** Material shown follows **
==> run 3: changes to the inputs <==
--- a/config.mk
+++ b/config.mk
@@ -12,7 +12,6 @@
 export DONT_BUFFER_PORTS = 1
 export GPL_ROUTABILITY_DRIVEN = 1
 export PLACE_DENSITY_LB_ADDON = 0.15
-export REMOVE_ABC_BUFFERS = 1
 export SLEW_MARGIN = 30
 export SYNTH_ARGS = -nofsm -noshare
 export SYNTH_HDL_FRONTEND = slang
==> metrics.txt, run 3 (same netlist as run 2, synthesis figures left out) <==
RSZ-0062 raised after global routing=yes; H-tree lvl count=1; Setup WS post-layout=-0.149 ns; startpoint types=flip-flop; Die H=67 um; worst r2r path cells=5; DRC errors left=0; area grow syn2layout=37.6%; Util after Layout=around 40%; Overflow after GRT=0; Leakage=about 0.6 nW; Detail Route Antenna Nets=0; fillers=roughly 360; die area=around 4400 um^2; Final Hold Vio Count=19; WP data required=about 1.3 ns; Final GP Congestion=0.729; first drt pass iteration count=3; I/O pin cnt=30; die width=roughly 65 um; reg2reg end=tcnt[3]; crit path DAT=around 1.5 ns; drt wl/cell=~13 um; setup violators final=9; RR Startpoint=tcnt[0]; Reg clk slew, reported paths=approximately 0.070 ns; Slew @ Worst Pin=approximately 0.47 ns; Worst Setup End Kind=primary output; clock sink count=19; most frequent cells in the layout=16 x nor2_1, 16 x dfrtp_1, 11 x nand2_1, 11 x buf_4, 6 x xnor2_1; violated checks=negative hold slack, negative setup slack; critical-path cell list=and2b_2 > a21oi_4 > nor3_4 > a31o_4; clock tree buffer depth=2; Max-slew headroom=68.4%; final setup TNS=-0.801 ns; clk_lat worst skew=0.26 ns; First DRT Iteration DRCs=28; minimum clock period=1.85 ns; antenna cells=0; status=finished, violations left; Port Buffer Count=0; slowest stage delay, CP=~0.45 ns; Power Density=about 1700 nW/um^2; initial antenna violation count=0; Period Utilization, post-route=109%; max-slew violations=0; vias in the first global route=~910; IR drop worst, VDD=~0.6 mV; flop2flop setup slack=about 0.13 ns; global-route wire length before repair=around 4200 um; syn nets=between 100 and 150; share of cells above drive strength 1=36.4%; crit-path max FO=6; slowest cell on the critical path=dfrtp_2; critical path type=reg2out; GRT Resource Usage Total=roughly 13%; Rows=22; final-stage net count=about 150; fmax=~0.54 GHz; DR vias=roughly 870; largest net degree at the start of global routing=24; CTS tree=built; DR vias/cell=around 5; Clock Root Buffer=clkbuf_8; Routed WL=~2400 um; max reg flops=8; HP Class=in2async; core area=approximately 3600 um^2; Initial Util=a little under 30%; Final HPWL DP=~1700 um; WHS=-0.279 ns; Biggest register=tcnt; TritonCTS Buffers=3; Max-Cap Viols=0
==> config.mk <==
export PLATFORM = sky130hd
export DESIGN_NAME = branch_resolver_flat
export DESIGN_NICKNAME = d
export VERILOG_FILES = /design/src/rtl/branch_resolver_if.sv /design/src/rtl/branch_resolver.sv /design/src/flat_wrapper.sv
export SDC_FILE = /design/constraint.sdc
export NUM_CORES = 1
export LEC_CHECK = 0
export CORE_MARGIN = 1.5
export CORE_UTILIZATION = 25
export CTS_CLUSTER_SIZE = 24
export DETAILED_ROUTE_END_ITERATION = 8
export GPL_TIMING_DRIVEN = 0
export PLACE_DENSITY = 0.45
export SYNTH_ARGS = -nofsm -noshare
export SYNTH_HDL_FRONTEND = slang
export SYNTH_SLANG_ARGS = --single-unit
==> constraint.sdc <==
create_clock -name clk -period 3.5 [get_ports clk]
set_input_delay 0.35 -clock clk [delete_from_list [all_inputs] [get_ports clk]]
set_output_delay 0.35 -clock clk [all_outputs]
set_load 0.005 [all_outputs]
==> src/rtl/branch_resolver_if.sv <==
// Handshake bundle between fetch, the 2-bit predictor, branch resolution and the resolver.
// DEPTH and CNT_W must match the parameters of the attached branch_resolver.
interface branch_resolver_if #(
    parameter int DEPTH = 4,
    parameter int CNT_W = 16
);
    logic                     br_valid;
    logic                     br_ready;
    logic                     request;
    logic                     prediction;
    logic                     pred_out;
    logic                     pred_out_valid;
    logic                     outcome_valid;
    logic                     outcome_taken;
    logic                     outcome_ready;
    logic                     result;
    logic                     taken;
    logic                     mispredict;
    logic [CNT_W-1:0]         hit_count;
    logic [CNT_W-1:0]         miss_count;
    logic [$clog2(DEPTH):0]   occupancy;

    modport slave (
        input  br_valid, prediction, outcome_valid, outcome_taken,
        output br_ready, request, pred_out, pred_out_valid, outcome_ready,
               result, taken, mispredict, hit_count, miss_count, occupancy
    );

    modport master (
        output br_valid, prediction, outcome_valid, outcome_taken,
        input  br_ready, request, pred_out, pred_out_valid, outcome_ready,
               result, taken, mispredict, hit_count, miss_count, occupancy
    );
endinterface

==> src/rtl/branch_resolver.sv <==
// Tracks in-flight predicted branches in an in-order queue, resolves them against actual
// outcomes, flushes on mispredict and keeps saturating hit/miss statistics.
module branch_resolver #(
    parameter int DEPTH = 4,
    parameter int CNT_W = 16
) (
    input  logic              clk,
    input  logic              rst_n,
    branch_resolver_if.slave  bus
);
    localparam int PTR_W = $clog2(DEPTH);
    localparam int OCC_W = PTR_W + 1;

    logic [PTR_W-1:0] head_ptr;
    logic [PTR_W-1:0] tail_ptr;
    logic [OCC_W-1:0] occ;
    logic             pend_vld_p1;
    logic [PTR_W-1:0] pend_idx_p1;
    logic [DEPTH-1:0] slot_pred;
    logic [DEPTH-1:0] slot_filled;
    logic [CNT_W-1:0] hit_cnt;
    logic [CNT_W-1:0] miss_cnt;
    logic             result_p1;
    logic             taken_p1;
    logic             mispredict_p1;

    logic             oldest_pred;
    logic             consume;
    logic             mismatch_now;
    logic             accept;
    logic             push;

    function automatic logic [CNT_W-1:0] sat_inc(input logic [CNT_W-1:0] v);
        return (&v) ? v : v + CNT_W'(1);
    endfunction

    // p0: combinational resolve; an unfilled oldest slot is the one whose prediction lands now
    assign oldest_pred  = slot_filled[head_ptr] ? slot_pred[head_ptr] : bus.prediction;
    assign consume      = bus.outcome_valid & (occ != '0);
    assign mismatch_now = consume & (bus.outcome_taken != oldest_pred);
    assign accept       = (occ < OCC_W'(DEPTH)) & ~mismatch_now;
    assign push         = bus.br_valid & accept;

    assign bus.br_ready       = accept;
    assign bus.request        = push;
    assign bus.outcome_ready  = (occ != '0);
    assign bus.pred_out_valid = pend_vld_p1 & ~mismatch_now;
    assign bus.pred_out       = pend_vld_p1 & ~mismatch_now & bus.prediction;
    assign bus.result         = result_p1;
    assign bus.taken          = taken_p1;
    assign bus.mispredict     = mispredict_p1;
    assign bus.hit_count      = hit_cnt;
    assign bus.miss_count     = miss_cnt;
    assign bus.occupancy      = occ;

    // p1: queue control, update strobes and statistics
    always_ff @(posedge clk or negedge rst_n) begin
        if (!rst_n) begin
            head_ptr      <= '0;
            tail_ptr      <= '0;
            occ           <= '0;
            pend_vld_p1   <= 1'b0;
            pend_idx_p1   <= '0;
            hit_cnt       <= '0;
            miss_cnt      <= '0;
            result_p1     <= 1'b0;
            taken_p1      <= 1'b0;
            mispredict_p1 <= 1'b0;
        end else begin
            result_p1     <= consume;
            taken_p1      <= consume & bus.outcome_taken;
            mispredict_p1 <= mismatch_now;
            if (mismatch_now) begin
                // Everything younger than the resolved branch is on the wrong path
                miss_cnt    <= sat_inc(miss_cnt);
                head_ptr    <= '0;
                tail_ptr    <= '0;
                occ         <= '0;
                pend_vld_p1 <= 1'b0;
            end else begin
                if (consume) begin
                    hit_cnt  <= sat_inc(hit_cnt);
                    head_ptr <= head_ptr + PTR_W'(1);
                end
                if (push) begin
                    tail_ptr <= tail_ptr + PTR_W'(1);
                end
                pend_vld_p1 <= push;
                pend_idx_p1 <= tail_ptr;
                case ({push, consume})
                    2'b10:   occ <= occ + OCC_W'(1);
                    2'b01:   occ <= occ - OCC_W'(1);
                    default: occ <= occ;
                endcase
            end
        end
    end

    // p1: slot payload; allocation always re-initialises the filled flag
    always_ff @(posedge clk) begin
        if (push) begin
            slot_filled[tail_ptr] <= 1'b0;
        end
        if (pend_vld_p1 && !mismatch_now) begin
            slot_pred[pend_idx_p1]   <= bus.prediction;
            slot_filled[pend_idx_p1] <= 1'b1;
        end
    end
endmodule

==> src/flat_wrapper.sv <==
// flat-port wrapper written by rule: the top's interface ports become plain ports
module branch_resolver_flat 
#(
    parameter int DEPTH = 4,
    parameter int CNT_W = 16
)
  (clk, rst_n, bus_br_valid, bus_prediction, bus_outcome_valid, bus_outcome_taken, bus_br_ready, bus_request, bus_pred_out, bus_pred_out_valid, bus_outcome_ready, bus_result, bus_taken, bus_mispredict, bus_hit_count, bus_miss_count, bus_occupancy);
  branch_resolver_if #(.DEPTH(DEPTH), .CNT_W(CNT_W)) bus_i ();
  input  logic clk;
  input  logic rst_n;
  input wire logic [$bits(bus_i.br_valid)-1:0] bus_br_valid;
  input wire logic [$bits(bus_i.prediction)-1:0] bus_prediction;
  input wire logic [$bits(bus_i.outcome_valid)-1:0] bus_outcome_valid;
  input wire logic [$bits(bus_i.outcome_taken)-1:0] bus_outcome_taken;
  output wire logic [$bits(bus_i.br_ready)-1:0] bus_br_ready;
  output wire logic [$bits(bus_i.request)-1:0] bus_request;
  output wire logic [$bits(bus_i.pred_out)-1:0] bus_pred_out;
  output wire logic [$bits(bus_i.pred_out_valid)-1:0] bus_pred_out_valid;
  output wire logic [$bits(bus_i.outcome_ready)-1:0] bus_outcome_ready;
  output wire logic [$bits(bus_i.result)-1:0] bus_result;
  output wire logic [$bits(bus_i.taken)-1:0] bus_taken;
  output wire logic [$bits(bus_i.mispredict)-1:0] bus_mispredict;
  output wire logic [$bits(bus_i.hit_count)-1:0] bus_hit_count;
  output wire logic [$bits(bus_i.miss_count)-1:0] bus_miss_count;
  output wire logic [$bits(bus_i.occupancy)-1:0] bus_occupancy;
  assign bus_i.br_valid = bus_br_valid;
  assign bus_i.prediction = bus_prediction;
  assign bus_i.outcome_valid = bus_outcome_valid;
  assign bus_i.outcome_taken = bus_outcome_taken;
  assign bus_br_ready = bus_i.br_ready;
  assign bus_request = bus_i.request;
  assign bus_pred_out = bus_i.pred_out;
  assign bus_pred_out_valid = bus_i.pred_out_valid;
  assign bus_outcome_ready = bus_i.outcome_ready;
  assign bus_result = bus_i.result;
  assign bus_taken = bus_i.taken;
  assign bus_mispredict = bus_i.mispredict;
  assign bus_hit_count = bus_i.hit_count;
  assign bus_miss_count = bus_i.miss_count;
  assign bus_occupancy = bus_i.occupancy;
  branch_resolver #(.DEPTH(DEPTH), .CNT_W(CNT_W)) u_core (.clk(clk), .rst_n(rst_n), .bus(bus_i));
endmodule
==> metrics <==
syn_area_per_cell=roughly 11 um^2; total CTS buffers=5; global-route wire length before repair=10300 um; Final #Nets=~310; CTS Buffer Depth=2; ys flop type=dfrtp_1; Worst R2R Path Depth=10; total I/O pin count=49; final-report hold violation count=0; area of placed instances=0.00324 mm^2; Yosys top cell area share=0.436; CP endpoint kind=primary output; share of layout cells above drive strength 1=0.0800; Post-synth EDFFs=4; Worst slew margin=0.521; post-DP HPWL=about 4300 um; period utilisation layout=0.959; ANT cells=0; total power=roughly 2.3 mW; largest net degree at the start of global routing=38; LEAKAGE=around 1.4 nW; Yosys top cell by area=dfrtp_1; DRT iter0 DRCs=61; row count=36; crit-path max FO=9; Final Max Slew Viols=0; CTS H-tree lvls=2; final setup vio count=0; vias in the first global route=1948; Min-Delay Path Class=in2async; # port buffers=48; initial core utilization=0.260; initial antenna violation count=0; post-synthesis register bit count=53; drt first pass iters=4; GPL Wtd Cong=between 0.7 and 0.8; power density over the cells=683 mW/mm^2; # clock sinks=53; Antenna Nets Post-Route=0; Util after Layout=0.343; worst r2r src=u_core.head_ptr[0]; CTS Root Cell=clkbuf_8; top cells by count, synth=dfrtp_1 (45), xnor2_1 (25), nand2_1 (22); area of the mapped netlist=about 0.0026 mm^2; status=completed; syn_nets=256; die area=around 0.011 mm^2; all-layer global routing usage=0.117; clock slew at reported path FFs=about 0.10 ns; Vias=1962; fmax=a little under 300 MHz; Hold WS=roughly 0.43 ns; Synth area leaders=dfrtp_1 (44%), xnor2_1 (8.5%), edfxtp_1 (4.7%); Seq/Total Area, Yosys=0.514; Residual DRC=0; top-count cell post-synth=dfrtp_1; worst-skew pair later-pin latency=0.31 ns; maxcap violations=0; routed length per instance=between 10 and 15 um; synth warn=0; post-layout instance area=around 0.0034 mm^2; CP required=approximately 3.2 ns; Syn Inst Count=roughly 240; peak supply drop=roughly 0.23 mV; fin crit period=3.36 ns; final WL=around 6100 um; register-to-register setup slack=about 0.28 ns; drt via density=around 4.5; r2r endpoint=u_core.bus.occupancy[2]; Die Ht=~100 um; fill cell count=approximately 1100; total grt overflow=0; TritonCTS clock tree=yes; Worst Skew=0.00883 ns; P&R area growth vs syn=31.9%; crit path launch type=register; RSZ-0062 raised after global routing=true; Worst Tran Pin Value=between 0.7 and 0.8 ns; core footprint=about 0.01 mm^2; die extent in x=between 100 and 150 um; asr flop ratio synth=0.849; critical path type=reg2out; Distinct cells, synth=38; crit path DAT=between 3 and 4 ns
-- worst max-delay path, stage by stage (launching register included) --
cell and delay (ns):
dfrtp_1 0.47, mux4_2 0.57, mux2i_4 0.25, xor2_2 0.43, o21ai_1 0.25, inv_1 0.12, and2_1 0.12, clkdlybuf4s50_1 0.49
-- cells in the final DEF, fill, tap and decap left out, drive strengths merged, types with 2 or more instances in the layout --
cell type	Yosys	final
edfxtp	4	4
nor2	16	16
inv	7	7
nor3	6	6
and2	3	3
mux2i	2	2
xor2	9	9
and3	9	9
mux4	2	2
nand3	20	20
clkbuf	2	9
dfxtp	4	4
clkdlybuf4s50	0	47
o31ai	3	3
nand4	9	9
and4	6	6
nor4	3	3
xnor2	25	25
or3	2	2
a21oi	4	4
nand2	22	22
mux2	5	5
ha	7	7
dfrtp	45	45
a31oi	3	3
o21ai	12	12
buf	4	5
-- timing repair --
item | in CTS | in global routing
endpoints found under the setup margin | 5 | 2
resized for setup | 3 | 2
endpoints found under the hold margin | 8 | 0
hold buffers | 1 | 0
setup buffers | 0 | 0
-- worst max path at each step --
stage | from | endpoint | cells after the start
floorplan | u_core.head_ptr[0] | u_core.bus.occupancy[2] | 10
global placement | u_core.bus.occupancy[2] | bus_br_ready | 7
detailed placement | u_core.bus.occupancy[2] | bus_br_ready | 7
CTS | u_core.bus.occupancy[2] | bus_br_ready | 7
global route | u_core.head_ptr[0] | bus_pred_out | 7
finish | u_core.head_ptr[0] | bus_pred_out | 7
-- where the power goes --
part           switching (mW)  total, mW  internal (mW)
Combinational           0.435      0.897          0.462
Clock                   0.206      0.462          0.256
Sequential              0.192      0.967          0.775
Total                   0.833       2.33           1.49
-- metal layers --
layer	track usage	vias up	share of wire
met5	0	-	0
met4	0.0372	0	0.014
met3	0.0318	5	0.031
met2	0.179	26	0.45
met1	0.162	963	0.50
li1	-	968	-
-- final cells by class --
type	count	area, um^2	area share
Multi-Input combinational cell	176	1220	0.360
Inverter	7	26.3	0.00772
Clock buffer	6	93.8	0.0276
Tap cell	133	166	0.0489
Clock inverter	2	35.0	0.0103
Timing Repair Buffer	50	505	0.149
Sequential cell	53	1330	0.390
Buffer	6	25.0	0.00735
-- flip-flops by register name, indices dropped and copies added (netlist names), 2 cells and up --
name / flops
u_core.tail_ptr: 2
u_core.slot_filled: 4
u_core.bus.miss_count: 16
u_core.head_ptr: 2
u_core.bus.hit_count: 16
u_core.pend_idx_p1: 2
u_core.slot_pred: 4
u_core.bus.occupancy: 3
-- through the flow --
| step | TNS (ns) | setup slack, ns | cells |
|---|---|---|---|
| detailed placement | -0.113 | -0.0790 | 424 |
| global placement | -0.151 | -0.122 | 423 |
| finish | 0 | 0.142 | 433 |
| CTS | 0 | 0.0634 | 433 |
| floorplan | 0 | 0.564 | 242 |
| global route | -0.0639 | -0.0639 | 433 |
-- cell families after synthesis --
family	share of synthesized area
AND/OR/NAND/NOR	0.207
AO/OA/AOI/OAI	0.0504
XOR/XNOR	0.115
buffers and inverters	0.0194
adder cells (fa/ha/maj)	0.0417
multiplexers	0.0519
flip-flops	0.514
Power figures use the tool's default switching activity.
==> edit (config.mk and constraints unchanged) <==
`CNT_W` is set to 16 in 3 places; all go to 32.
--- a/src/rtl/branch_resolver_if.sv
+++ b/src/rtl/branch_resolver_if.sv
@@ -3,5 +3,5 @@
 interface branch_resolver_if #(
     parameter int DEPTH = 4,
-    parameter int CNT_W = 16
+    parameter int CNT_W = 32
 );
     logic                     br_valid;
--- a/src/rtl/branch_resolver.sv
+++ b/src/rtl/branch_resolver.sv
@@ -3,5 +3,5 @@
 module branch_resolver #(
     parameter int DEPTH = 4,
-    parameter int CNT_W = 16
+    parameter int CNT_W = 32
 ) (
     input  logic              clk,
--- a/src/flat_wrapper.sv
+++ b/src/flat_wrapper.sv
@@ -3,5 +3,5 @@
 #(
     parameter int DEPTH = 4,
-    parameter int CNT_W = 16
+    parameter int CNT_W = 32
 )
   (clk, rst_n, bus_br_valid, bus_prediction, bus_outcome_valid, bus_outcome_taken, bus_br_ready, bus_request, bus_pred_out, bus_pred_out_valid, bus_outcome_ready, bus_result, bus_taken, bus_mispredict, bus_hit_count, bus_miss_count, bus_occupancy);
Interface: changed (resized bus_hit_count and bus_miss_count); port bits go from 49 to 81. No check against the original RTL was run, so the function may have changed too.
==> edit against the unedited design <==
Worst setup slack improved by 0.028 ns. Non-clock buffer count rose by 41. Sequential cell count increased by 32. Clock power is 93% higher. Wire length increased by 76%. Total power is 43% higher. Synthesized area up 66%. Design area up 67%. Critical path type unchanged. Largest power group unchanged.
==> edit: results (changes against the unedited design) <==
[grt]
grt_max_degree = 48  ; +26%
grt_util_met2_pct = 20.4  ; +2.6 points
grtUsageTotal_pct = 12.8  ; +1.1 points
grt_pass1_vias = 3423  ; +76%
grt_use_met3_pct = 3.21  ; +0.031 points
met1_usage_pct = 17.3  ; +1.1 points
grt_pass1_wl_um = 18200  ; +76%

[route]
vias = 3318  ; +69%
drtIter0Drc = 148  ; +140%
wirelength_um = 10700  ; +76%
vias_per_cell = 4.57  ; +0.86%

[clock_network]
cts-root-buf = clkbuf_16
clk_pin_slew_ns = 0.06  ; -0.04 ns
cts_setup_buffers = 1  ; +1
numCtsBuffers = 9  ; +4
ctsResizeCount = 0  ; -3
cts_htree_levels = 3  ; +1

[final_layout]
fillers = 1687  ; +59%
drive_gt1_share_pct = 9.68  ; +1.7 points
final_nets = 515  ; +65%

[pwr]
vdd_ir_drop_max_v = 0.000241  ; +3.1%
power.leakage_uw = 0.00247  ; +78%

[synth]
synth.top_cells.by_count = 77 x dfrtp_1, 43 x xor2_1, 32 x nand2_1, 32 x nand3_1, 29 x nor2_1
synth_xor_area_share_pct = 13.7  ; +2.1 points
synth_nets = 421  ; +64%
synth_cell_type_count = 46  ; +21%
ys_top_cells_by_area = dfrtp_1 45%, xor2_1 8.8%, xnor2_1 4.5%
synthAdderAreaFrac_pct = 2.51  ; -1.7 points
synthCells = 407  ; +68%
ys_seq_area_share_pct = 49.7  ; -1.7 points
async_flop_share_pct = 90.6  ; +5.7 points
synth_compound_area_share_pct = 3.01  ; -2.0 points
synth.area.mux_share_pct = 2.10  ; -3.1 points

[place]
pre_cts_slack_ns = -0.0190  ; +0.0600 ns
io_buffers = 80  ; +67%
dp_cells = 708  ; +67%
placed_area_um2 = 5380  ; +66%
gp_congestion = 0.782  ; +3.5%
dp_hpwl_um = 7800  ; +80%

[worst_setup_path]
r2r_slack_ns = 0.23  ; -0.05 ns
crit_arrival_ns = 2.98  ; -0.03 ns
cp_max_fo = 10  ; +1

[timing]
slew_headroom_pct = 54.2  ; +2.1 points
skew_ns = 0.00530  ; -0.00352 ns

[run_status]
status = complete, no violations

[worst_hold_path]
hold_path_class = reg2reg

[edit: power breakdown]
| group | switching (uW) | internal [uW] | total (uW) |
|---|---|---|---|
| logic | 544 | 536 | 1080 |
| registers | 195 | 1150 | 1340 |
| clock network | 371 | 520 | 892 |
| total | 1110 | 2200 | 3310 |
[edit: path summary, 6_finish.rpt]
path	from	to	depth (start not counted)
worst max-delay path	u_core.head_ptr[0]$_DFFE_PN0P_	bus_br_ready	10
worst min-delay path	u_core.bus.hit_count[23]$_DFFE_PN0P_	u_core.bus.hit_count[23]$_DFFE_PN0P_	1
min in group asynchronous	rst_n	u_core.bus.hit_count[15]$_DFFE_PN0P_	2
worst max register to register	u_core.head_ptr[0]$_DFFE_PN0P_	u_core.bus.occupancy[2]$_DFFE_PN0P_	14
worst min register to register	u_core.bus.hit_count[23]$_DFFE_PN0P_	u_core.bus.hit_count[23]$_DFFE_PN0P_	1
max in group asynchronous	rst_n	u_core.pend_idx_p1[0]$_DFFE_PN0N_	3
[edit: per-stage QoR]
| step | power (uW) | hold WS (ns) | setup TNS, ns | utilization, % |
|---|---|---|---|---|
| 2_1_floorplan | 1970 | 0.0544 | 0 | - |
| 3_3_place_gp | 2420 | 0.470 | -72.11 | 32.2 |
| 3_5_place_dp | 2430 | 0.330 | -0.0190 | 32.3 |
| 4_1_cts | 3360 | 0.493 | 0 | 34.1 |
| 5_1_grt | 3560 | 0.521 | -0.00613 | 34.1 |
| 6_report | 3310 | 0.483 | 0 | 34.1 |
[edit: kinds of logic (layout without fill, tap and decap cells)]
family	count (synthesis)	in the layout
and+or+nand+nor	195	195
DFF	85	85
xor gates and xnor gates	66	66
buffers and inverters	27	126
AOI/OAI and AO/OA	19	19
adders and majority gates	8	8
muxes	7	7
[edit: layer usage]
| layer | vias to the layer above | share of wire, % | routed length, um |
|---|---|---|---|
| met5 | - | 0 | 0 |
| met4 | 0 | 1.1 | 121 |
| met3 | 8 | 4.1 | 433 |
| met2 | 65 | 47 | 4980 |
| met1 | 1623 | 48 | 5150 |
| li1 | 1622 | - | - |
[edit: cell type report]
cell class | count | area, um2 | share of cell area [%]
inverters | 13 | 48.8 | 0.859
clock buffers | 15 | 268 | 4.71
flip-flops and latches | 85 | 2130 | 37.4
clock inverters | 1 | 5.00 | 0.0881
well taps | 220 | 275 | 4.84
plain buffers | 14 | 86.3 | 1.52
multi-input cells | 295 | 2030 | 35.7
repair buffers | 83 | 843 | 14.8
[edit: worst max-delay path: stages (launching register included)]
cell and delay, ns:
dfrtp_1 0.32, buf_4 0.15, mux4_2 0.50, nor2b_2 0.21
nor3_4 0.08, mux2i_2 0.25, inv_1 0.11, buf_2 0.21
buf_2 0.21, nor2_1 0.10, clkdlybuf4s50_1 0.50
** End of Material shown **
Instructions for the task
Above are the records. Copy the lines beginning at the one that has "export PLACE_DENSITY_LB_ADDON = 0.15" and ending with the one that has "metrics.txt, run 3", unchanged.

Response to this exercise
 export PLACE_DENSITY_LB_ADDON = 0.15
-export REMOVE_ABC_BUFFERS = 1
 export SLEW_MARGIN = 30
 export SYNTH_ARGS = -nofsm -noshare
 export SYNTH_HDL_FRONTEND = slang
==> metrics.txt, run 3 (same netlist as run 2, synthesis figures left out) <==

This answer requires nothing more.